### TRY IT
Starting with the line that contains "export SDC_FILE = /design/constraint.sdc" and stopping after the line that contains "[Least setup slack after synthesis]", return each line below exactly as written, with no others.

[[ DATA SECTION, beginning ]]

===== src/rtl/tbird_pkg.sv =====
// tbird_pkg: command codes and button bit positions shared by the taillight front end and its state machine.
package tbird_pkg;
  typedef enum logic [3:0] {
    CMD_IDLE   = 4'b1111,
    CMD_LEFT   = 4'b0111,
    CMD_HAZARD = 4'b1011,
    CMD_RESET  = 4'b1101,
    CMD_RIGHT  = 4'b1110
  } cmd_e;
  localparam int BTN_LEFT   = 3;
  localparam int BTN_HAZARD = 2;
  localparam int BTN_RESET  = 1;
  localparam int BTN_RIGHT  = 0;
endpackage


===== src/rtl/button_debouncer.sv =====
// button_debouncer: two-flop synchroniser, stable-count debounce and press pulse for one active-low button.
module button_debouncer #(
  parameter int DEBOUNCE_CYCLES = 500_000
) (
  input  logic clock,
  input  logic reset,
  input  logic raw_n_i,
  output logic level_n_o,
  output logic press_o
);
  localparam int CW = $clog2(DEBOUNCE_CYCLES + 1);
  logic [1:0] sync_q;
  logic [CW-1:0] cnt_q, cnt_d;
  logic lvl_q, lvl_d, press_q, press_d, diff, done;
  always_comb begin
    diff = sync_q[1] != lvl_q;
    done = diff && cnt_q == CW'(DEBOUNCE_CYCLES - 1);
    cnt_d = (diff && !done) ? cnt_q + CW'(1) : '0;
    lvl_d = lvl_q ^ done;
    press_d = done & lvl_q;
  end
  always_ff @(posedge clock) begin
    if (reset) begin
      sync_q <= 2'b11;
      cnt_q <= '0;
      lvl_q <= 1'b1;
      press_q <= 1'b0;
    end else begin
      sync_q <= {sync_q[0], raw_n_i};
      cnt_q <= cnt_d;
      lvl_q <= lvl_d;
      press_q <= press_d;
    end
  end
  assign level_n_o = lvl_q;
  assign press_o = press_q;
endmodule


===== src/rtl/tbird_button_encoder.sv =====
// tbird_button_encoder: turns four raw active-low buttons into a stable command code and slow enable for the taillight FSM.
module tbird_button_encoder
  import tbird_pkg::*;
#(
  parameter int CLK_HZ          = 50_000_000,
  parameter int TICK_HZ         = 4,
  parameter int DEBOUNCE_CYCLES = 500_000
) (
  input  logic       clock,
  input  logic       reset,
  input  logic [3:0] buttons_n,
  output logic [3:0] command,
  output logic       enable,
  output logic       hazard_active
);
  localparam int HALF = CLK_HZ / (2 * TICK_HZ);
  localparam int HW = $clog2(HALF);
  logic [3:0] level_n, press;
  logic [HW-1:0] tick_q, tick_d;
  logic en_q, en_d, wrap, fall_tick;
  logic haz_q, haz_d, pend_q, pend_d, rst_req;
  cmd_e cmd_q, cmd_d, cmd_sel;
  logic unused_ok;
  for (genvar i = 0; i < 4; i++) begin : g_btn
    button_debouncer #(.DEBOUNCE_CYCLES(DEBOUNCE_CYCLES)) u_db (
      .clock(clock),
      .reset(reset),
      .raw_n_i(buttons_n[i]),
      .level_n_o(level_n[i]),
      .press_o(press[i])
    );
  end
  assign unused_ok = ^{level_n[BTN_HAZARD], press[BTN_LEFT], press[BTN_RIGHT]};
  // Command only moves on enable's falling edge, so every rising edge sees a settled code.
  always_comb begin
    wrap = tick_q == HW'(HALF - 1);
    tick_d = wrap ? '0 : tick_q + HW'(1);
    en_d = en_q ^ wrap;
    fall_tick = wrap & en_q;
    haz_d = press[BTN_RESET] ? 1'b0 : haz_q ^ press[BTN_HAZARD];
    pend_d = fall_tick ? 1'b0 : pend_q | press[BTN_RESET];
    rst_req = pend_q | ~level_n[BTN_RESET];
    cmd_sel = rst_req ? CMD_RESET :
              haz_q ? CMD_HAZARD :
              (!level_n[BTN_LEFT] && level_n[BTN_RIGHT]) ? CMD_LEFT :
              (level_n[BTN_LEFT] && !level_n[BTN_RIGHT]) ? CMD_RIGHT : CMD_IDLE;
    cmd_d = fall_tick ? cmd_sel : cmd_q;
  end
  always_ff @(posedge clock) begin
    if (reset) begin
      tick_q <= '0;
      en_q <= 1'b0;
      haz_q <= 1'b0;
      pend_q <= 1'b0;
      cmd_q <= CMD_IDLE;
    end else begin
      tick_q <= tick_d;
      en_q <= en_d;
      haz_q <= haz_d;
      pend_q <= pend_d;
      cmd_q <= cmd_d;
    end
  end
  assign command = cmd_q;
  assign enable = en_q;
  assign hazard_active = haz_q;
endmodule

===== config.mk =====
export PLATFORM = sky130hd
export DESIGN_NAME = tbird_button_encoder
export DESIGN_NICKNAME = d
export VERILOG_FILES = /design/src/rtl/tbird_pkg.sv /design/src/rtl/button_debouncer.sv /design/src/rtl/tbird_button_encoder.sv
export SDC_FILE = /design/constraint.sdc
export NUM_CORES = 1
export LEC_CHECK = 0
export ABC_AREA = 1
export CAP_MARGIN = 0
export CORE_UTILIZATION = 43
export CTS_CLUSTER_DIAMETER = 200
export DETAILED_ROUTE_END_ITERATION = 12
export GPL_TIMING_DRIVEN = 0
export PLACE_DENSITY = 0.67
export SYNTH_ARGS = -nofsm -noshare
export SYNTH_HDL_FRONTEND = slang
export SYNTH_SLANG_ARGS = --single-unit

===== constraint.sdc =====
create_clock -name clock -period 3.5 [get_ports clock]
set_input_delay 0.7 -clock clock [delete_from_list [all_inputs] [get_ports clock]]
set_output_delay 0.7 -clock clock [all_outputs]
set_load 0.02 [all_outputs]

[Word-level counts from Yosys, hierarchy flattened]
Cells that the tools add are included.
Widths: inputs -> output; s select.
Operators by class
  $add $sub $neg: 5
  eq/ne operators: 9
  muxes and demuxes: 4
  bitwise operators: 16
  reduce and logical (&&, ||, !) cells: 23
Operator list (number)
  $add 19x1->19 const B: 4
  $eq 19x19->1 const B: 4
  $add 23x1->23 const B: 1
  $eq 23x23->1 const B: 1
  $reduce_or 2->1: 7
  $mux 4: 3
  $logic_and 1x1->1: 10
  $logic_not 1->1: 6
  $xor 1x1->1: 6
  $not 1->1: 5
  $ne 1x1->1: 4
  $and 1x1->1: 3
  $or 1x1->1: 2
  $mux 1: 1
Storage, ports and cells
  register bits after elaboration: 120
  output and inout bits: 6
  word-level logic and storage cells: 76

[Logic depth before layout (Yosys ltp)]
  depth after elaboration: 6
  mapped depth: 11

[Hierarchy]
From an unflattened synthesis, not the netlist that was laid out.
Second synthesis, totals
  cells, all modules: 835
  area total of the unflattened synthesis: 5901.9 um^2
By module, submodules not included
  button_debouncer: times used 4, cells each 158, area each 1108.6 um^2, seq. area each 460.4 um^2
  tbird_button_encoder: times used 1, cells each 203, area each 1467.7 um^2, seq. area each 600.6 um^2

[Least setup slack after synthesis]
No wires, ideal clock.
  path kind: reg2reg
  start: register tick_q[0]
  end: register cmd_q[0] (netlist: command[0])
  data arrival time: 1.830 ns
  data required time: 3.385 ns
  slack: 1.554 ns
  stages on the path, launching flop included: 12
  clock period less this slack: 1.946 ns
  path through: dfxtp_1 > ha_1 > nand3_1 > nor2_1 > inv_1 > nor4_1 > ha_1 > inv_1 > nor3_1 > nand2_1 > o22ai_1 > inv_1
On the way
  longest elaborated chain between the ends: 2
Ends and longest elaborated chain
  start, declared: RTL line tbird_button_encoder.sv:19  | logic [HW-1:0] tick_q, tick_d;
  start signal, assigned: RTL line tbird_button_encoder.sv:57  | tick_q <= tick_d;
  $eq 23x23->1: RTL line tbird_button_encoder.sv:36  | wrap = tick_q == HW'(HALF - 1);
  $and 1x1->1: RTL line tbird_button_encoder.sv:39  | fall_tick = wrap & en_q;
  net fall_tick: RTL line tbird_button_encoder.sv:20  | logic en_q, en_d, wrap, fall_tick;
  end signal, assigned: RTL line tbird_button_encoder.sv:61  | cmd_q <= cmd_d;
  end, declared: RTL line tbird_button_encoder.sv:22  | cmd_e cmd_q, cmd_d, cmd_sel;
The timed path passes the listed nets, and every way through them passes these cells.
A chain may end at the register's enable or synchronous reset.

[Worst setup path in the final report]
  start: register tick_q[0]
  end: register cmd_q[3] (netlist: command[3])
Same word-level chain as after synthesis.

[[ DATA SECTION, end ]]

### EXERCISE ANSWER
export SDC_FILE = /design/constraint.sdc
export NUM_CORES = 1
export LEC_CHECK = 0
export ABC_AREA = 1
export CAP_MARGIN = 0
export CORE_UTILIZATION = 43
export CTS_CLUSTER_DIAMETER = 200
export DETAILED_ROUTE_END_ITERATION = 12
export GPL_TIMING_DRIVEN = 0
export PLACE_DENSITY = 0.67
export SYNTH_ARGS = -nofsm -noshare
export SYNTH_HDL_FRONTEND = slang
export SYNTH_SLANG_ARGS = --single-unit

===== constraint.sdc =====
create_clock -name clock -period 3.5 [get_ports clock]
set_input_delay 0.7 -clock clock [delete_from_list [all_inputs] [get_ports clock]]
set_output_delay 0.7 -clock clock [all_outputs]
set_load 0.02 [all_outputs]

[Word-level counts from Yosys, hierarchy flattened]
Cells that the tools add are included.
Widths: inputs -> output; s select.
Operators by class
  $add $sub $neg: 5
  eq/ne operators: 9
  muxes and demuxes: 4
  bitwise operators: 16
  reduce and logical (&&, ||, !) cells: 23
Operator list (number)
  $add 19x1->19 const B: 4
  $eq 19x19->1 const B: 4
  $add 23x1->23 const B: 1
  $eq 23x23->1 const B: 1
  $reduce_or 2->1: 7
  $mux 4: 3
  $logic_and 1x1->1: 10
  $logic_not 1->1: 6
  $xor 1x1->1: 6
  $not 1->1: 5
  $ne 1x1->1: 4
  $and 1x1->1: 3
  $or 1x1->1: 2
  $mux 1: 1
Storage, ports and cells
  register bits after elaboration: 120
  output and inout bits: 6
  word-level logic and storage cells: 76

[Logic depth before layout (Yosys ltp)]
  depth after elaboration: 6
  mapped depth: 11

[Hierarchy]
From an unflattened synthesis, not the netlist that was laid out.
Second synthesis, totals
  cells, all modules: 835
  area total of the unflattened synthesis: 5901.9 um^2
By module, submodules not included
  button_debouncer: times used 4, cells each 158, area each 1108.6 um^2, seq. area each 460.4 um^2
  tbird_button_encoder: times used 1, cells each 203, area each 1467.7 um^2, seq. area each 600.6 um^2

[Least setup slack after synthesis]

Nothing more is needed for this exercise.